→ **Required action**:
Scan the records below and copy every line that contains the string "timing".

★ ★ ★ ★

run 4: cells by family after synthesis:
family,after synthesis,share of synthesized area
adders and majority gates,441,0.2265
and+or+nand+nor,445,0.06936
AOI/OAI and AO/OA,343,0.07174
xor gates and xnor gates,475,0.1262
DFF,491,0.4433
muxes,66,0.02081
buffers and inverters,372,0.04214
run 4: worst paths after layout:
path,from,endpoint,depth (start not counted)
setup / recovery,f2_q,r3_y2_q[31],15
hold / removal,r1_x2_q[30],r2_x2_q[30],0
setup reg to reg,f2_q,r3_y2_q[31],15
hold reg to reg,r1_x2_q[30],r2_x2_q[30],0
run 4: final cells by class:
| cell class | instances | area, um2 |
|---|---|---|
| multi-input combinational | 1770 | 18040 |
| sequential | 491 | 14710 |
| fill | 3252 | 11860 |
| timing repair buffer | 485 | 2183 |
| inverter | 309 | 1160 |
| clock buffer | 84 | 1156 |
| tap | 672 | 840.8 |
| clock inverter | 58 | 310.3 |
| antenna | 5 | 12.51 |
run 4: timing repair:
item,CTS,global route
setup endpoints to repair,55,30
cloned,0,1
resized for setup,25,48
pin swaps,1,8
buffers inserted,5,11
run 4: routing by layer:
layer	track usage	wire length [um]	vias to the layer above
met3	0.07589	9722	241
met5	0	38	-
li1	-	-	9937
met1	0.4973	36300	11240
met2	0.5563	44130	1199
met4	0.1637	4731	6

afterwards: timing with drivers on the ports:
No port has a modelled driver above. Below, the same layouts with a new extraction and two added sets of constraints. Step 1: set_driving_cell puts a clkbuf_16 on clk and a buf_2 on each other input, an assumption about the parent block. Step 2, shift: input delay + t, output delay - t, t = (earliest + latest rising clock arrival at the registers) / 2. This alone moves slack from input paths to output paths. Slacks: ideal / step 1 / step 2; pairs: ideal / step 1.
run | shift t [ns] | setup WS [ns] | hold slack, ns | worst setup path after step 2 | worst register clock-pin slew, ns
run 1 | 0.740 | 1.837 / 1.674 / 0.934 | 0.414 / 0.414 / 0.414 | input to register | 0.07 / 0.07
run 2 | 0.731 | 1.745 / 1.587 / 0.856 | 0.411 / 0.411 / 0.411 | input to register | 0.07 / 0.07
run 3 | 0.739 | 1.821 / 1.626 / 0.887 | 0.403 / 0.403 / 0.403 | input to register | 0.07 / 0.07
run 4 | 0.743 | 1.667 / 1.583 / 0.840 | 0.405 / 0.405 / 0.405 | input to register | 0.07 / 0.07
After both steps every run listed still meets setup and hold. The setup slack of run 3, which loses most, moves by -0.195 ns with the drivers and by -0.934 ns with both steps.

★ ★ ★ ★

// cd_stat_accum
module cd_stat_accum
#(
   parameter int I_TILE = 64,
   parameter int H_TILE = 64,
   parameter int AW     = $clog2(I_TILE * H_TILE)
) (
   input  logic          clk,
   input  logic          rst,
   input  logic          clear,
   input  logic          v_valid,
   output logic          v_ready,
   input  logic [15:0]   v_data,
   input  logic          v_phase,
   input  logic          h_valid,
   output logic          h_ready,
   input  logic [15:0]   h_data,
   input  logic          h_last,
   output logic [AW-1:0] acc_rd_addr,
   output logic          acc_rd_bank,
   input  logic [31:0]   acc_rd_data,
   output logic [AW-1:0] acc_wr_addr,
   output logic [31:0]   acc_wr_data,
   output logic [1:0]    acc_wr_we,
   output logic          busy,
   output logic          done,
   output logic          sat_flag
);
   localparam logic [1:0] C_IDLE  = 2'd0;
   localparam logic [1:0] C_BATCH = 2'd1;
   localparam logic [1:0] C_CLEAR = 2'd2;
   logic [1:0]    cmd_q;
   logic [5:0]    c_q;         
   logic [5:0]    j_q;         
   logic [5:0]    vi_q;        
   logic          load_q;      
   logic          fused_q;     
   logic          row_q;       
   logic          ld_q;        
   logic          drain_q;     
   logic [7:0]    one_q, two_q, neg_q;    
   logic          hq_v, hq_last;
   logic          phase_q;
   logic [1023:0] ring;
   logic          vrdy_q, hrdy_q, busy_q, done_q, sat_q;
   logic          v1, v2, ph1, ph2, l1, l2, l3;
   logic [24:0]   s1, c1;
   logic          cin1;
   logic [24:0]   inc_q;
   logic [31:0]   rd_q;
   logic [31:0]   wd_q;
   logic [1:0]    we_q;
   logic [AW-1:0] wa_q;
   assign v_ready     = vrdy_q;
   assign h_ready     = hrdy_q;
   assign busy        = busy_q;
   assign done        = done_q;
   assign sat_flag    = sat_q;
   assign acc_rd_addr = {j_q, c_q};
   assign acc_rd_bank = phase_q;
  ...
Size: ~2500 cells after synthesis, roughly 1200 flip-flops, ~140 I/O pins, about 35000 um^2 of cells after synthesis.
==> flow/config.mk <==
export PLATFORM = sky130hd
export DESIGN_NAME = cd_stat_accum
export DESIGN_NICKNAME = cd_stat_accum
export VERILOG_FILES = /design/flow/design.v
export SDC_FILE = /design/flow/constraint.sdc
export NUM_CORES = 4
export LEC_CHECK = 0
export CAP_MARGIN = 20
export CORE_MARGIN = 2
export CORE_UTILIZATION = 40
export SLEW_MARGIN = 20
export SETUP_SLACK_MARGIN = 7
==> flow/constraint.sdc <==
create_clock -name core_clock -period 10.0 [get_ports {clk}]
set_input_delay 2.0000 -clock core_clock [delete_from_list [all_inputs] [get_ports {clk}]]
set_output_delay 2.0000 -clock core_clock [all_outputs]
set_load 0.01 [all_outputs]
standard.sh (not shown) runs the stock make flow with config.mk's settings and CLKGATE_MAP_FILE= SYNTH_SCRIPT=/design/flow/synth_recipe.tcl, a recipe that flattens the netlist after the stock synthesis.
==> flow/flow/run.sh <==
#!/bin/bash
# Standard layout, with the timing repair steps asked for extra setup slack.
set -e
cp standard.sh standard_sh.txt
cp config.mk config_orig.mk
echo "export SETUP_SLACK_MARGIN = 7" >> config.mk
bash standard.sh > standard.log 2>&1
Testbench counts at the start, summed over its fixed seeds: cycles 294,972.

★ ★ ★ ★

→ **Your solution**:
| timing repair buffer | 485 | 2183 |
run 4: timing repair:
afterwards: timing with drivers on the ports:
# Standard layout, with the timing repair steps asked for extra setup slack.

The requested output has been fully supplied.